Wild Flag: Wild Flag (Merge)

It's so tempting to have the "riot grrrl" conversation when talking about Wild Flag's debut—especially since the album is so steeped in that sound.

It really does bear the mark of its makers' past efforts. Many of these songs could be off a lost Sleater-Kinney album, and others resonate, if not with Helium's dream-pop, then with the angular math-rock sound of Mary Timony's old band Autoclave.

But since the release of Wild Flag has been accompanied by such fanfare, after months of NPR-sponsored anticipation, it makes sense to wonder why we want to revisit riot grrrl right now. Is it just the cult success of Portlandia that's got us all worked up? Wild Flag seems to take that show's jokey theme-song premise quite seriously: It is time to relive the '90s, dammit. After all, for as good as this album sounds, it does not sound fresh.
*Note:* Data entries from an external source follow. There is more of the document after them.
### src/rtl/mhr_pkg.sv
package mhr_pkg;
  localparam int STS_W = 32;
  localparam int FEP_W = $clog2(STS_W);
  localparam int DW    = 32;
  localparam int NDW   = 4;
  localparam int LOG_W = DW * NDW;

  typedef struct packed {
    logic [STS_W-1:0] sts;
    logic             hdr_vld;
    logic             pfx_vld;
    logic [LOG_W-1:0] hdr;
    logic [LOG_W-1:0] pfx;
  } mhr_rec_t;

  function automatic logic [DW-1:0] byte_rev(input logic [DW-1:0] d);
    logic [DW-1:0] r;
    for (int b = 0; b < DW/8; b++) r[8*b +: 8] = d[8*(DW/8-1-b) +: 8];
    return r;
  endfunction
endpackage

### src/rtl/mhr_onehot.sv
module mhr_onehot #(
  parameter int W  = 32,
  parameter int IW = $clog2(W)
) (
  input  logic [W-1:0]  vec_i,
  output logic          legal_o,
  output logic [IW-1:0] idx_o
);
  always_comb begin
    idx_o = '0;
    for (int i = 0; i < W; i++)
      if (vec_i[i]) idx_o = IW'(i);
  end

  assign legal_o = (vec_i != '0) && ((vec_i & (vec_i - W'(1))) == '0);
endmodule

### src/rtl/mhr_fifo.sv
module mhr_fifo import mhr_pkg::*; #(
  parameter int DEPTH = 8,
  parameter int CW    = $clog2(DEPTH + 1)
) (
  input  logic             clk_i,
  input  logic             rst_ni,
  input  logic             push_i,
  input  logic             pop_i,
  input  logic             flush_i,
  input  mhr_rec_t         din_i,
  output mhr_rec_t         head_o,
  output logic             empty_o,
  output logic             full_o,
  output logic [STS_W-1:0] sts_or_o
);
  mhr_rec_t       mem [DEPTH];
  logic [CW-1:0]  cnt_q;

  assign empty_o = (cnt_q == '0);
  assign full_o  = (cnt_q == CW'(DEPTH));
  assign head_o  = mem[0];

  always_ff @(posedge clk_i or negedge rst_ni) begin
    if (!rst_ni)      cnt_q <= '0;
    else if (flush_i) cnt_q <= '0;
    else              cnt_q <= cnt_q + CW'(push_i) - CW'(pop_i);
  end

  // slot 0 is always the oldest entry
  for (genvar i = 0; i < DEPTH; i++) begin : g_slot
    if (i < DEPTH - 1) begin : g_mid
      always_ff @(posedge clk_i) begin
        if (pop_i) begin
          if (push_i && CW'(i + 1) == cnt_q) mem[i] <= din_i;
          else                               mem[i] <= mem[i+1];
        end else if (push_i && CW'(i) == cnt_q) begin
          mem[i] <= din_i;
        end
      end
    end else begin : g_last
      always_ff @(posedge clk_i) begin
        if (push_i && ((pop_i && CW'(i + 1) == cnt_q) || (!pop_i && CW'(i) == cnt_q)))
          mem[i] <= din_i;
      end
    end
  end

  always_comb begin
    sts_or_o = '0;
    for (int i = 0; i < DEPTH; i++)
      if (CW'(i) < cnt_q) sts_or_o = sts_or_o | mem[i].sts;
  end
endmodule

### src/rtl/mhr_log_fmt.sv
module mhr_log_fmt import mhr_pkg::*; (
  input  mhr_rec_t         rec_i,
  input  logic             cap_i,
  output logic [LOG_W-1:0] hdr_o,
  output logic [LOG_W-1:0] pfx_o,
  output logic             pfx_bit_o
);
  assign pfx_bit_o = rec_i.pfx_vld && cap_i;

  for (genvar k = 0; k < NDW; k++) begin : g_dw
    assign hdr_o[k*DW +: DW] = rec_i.hdr_vld ? byte_rev(rec_i.hdr[k*DW +: DW]) : '0;
    assign pfx_o[k*DW +: DW] = pfx_bit_o     ? byte_rev(rec_i.pfx[k*DW +: DW]) : '0;
  end
endmodule

### src/rtl/mhr_err_log.sv
module mhr_err_log import mhr_pkg::*; #(
  parameter int FIFO_DEPTH = 8
) (
  input  logic             clk_i,
  input  logic             rst_ni,
  input  logic             rec_valid_i,
  input  logic [STS_W-1:0] rec_sts_i,
  input  logic             rec_hdr_vld_i,
  input  logic             rec_pfx_vld_i,
  input  logic [LOG_W-1:0] rec_hdr_i,
  input  logic [LOG_W-1:0] rec_pfx_i,
  input  logic             pfx_cap_i,
  input  logic             mhr_en_i,
  input  logic             sts_wr_i,
  input  logic [STS_W-1:0] sts_wdata_i,
  output logic [STS_W-1:0] sts_o,
  output logic [FEP_W-1:0] fep_o,
  output logic             pfx_bit_o,
  output logic [LOG_W-1:0] hdr_log_o,
  output logic [LOG_W-1:0] pfx_log_o,
  output logic             ovf_o
);
  logic [STS_W-1:0] sts_q, sts_w, sts_a, q_or;
  logic [FEP_W-1:0] fep_q, fep_a, fep_d, rec_idx, head_idx, ld_idx;
  logic             pfx_bit_q, ovf_q;
  logic [LOG_W-1:0] hdr_q, pfx_q, fmt_hdr, fmt_pfx;
  logic             fmt_pfx_bit;
  logic             rec_legal, head_legal, q_empty, q_full;
  logic             ptr_clr, pop, clr_log, flush, rec_go, hold, push, ovf_d, load_rec, load;
  mhr_rec_t         rec_in, head, ld_src;

  assign rec_in = '{sts: rec_sts_i, hdr_vld: rec_hdr_vld_i, pfx_vld: rec_pfx_vld_i,
                    hdr: rec_hdr_i, pfx: rec_pfx_i};

  mhr_onehot #(.W(STS_W), .IW(FEP_W)) u_rec_dec (
    .vec_i(rec_sts_i), .legal_o(rec_legal), .idx_o(rec_idx));

  mhr_onehot #(.W(STS_W), .IW(FEP_W)) u_head_dec (
    .vec_i(head.sts), .legal_o(head_legal), .idx_o(head_idx));

  mhr_fifo #(.DEPTH(FIFO_DEPTH)) u_fifo (
    .clk_i, .rst_ni, .push_i(push), .pop_i(pop), .flush_i(flush),
    .din_i(rec_in), .head_o(head), .empty_o(q_empty), .full_o(q_full), .sts_or_o(q_or));

  // status write applied first, then the record sees the post-write state
  always_comb begin
    sts_w    = sts_q & ~sts_wdata_i;
    ptr_clr  = sts_wr_i && !sts_w[fep_q];
    pop      = ptr_clr && mhr_en_i && !q_empty;
    clr_log  = ptr_clr && !pop;
    flush    = sts_wr_i && !ptr_clr && !mhr_en_i;
    sts_a    = sts_wr_i ? (sts_w | (mhr_en_i ? q_or : '0)) : sts_q;
    fep_a    = pop ? head_idx : (clr_log ? '0 : fep_q);
    rec_go   = rec_valid_i && rec_legal;
    hold     = rec_go && mhr_en_i && sts_a[fep_a];
    push     = hold && (!q_full || pop);
    ovf_d    = hold && q_full && !pop;
    load_rec = rec_go && !hold;
    load     = load_rec || (pop && head_legal);
    ld_src   = load_rec ? rec_in : head;
    ld_idx   = load_rec ? rec_idx : head_idx;
    fep_d    = load ? ld_idx : fep_a;
  end

  mhr_log_fmt u_fmt (
    .rec_i(ld_src), .cap_i(pfx_cap_i),
    .hdr_o(fmt_hdr), .pfx_o(fmt_pfx), .pfx_bit_o(fmt_pfx_bit));

  always_ff @(posedge clk_i or negedge rst_ni) begin
    if (!rst_ni) begin
      sts_q     <= '0;
      fep_q     <= '0;
      pfx_bit_q <= 1'b0;
      hdr_q     <= '0;
      pfx_q     <= '0;
      ovf_q     <= 1'b0;
    end else begin
      sts_q <= sts_a | (rec_go ? rec_sts_i : '0);
      fep_q <= fep_d;
      ovf_q <= ovf_d;
      if (load) begin
        hdr_q     <= fmt_hdr;
        pfx_q     <= fmt_pfx;
        pfx_bit_q <= fmt_pfx_bit;
      end else if (clr_log) begin
        hdr_q     <= '0;
        pfx_q     <= '0;
        pfx_bit_q <= 1'b0;
      end
    end
  end

  assign sts_o     = sts_q;
  assign fep_o     = fep_q;
  assign pfx_bit_o = pfx_bit_q;
  assign hdr_log_o = hdr_q;
  assign pfx_log_o = pfx_q;
  assign ovf_o     = ovf_q;
endmodule

### config.mk
export PLATFORM = sky130hd
export DESIGN_NAME = mhr_err_log
export DESIGN_NICKNAME = d
export VERILOG_FILES = /design/src/rtl/mhr_pkg.sv /design/src/rtl/mhr_onehot.sv /design/src/rtl/mhr_fifo.sv /design/src/rtl/mhr_log_fmt.sv /design/src/rtl/mhr_err_log.sv
export SDC_FILE = /design/constraint.sdc
export NUM_CORES = 2
export LEC_CHECK = 0
export BUFFER_PORTS_ARGS = -buffer_cell sky130_fd_sc_hd__buf_2
export CELL_PAD_IN_SITES_DETAIL_PLACEMENT = 0
export CELL_PAD_IN_SITES_GLOBAL_PLACEMENT = 1
export CORE_ASPECT_RATIO = 1.4
export CORE_MARGIN = 5
export CORE_UTILIZATION = 45
export CTS_BUF_LIST = sky130_fd_sc_hd__clkbuf_4 sky130_fd_sc_hd__clkbuf_8
export CTS_CLUSTER_DIAMETER = 80
export DETAILED_ROUTE_END_ITERATION = 8
export GPL_TIMING_DRIVEN = 0
export PLACE_DENSITY = 0.76
export SLEW_MARGIN = 20
export SYNTH_ARGS = -nofsm -noshare
export SYNTH_HDL_FRONTEND = slang
export SYNTH_HIERARCHICAL = 1
export SYNTH_SLANG_ARGS = --single-unit
### constraint.sdc
create_clock -name clk_i -period 13.1 [get_ports clk_i]
set_input_delay 1.965 -clock clk_i [delete_from_list [all_inputs] [get_ports clk_i]]
set_output_delay 1.965 -clock clk_i [all_outputs]
set_load 0.02 [all_outputs]
==> results.yml <==
clock_network:
  cts.sinks: 2619
  cts_tree: "built"
  cts_buffers: 409
  clockRootBuffer: "clkbuf_8"
  clock_latency_ns: 1.02
  cts-resized-gates: 0
  ctsHoldBuffers: 0
  post-cts-setup-buffers: 0
  clk_pin_slew_ns: 0.06
  htree_num_levels: 5
  clk_path_buf_depth: 4
setup_path:
  cp.arrival_ns: 9.24
  cpPeakStageDelay_ns: 0.72
  cp_max_fo: 10
  worst_setup_path_end_kind: "flop"
  slowest_stage: "clkbuf_1"
  start_kind: "flop"
  cpMostUsedCell: "buf_2"
  crit_type: "flop to flop"
  path_cells: "buf_2 > clkbuf_1 > inv_1 > ha_1 > buf_2 > inv_1 > clkbuf_1 > clkbuf_1 > o211ai_1 > nand4_1 > a22oi_1 > mux2i_1 > a22o_1 > nor3_1 > o311a_2 > nand2b_1 > nor3b_1 > buf_2 > nand4_1 > nand2_1 > buf_2 > buf_4 > buf_6 > mux2_2"
  critPathRequiredTime_ns: 13.83
sta:
  fin_crit_sh_pct: 64.99
  skew_ns: 0.09606
  hold_ws_ns: 0.4752
  finalSetupViolations: 0
  rsz0062_at_grt: "no"
  timing.fmax_mhz: 117.5
  maxSlewHeadroom_pct: 33.30
  fin_setup_tns_ns: 0
  min_period_ns: 8.513
  tightest_slew_ns: 0.9922
  finalHoldViolCount: 0
  drv_slew: 0
finish:
  drive_gt1_share_pct: 47.76
  fin_area_mm2: 0.1375
  final_net_count: 8513
  syn2layout_area_growth_pct: 14.88
placed_design:
  portBuffers: 620
  placed_area_mm2: 0.1289
  dp_hpwl_um: 228200
  place_congestion: 0.9310
global_route:
  grt_max_degree: 84
  grt_pass1_vias: 70440
  grt_usage_pct: 23.22
  grt_pass1_wl_um: 477100
  gr-total-overflow: 0
  grt_antenna_before_repair: 99
floorplanning:
  core_area_mm2: 0.2654
  die_x_um: 445.9
  die_y_um: 620.2
  start_util_pct: 45.09
  die_area_mm2: 0.2765
  rows: 224
  pin_count: 623
routing:
  ant_nets: 0
  first_pass_iters: 6
  vias_per_cell: 5.558
  route.detailed.drc: 0
  dr.first_iter.drc_count: 4657
  routedWlPerCell_um: 27.48
  vias: 66990
  routed_wirelength_um: 331200
status:
  outcome: "completed"
synthesis:
  yosysWarnings: 6
  synthesis.nets: 7417
  synth_cells: 7078
  synth.cell_area_mm2: 0.1197
  syn-mean-instance-area_um2: 16.91
worst_hold_path:
  min_path_type: "flop to flop"
power:
  power_w: 0.02769
  powerDensity_mw_per_mm2: 201.4
  worst_ir_drop_vdd_mv: 0.1410
  p_leak_nw: 52.78
run:
  max-cap-violations: 0
## power by group
group | total (W) | internal, W | switching, W
combinational | 0.00831 | 0.00365 | 0.00467
clock | 0.00719 | 0.00391 | 0.00328
sequential | 0.0122 | 0.0116 | 0.000534
## worst paths after layout
path                                          from            endpoint  slack, ns  depth (start not counted)
worst max-delay path               u_fifo/cnt_q[3]  u_fifo/mem[0][864]       4.59                         24
worst min-delay path            u_fifo/mem[0][710]  u_fifo/mem[0][420]       0.48                          1
worst max register to register     u_fifo/cnt_q[3]  u_fifo/mem[0][864]       4.59                         24
worst min register to register  u_fifo/mem[0][710]  u_fifo/mem[0][420]       0.48                          1
max in group asynchronous                   rst_ni       pfx_log_o[78]      11.13                          2
min in group asynchronous                   rst_ni      hdr_log_o[120]       0.94                          1
## state kept, by name (all words and copies together), names as in the netlist
signal / flops
sts_o: 32
ovf_o: 1
pfx_log_o: 128
u_fifo/cnt_q: 4
hdr_log_o: 128
pfx_bit_o: 1
fep_o: 5
u_fifo/mem: 2320
## critical path: cells and delay by family, from the launching register on
kind | cells | cell delay [ns]
buffers and inverters | 11 | 4.37
adders and majority gates | 1 | 0.24
AOI/OAI and AO/OA | 4 | 1.05
DFF | 1 | 0.35
and+or+nand+nor | 6 | 1.51
muxes | 2 | 0.67
## area by class of cell
cell class / instances / area (um^2)
plain buffers: 710 / 5301
well taps: 3503 / 4383
repair buffers: 685 / 4758
clock buffers: 602 / 7403
flip-flops and latches: 2619 / 77150
multi-input cells: 3710 / 37150
fillers: 21850 / 127900
diodes: 39 / 97.59
clock inverters: 146 / 1104
inverters: 39 / 146.4
## per-layer routing
metal	vias to the layer above	GRT usage [%]	part of all wire, %
met5	-	0	0.11
met4	56	9.579	4.4
met3	701	5.236	6.6
met2	2217	40.62	50
met1	34590	27.69	39
li1	29430	-	-
## through the flow
step | cells | worst slack (ns) | util [%]
floorplan | 7078 | 0.7692 | -
global placement | 11200 | -6.731 | 47.92
detailed placement | 11270 | 4.575 | 48.56
CTS | 12010 | 4.658 | 51.77
global route | 12030 | 4.350 | 51.78
finish | 12050 | 4.587 | 51.80
## placed cells by master, fill, tap and decap left out, types with 38 or more instances in the layout
master	n
edfxtp_1	2320
mux2_2	1475
buf_2	769
mux2_4	504
clkbuf_8	461
buf_4	381
mux2_1	312
dfrtp_1	299
a22o_1	260
nand2_1	149
clkbuf_4	141
and2_1	135
and3_1	132
nor2_1	119
a21oi_1	107
o21ai_0	89
buf_6	74
clkinv_1	65
a22oi_1	59
buf_16	47
clkinv_2	44
diode_2	39
clkbuf_1	38
No activity file was read; power rests on OpenSTA's default activity.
If riot grrrl was indie rock's The Vagina Monologues, it had a similar problem with stridency and lack of wit. And while Wild Flag has the same self-seriousness problem ("I am a racehorse!" notwithstanding), its aspirations are clearly more about rocking out than crafting a narrative about gender.

Maybe that dismissal of identity politics is the take-away here, and Wild Flag is an opportunity to simply wax nostalgic without all the baggage.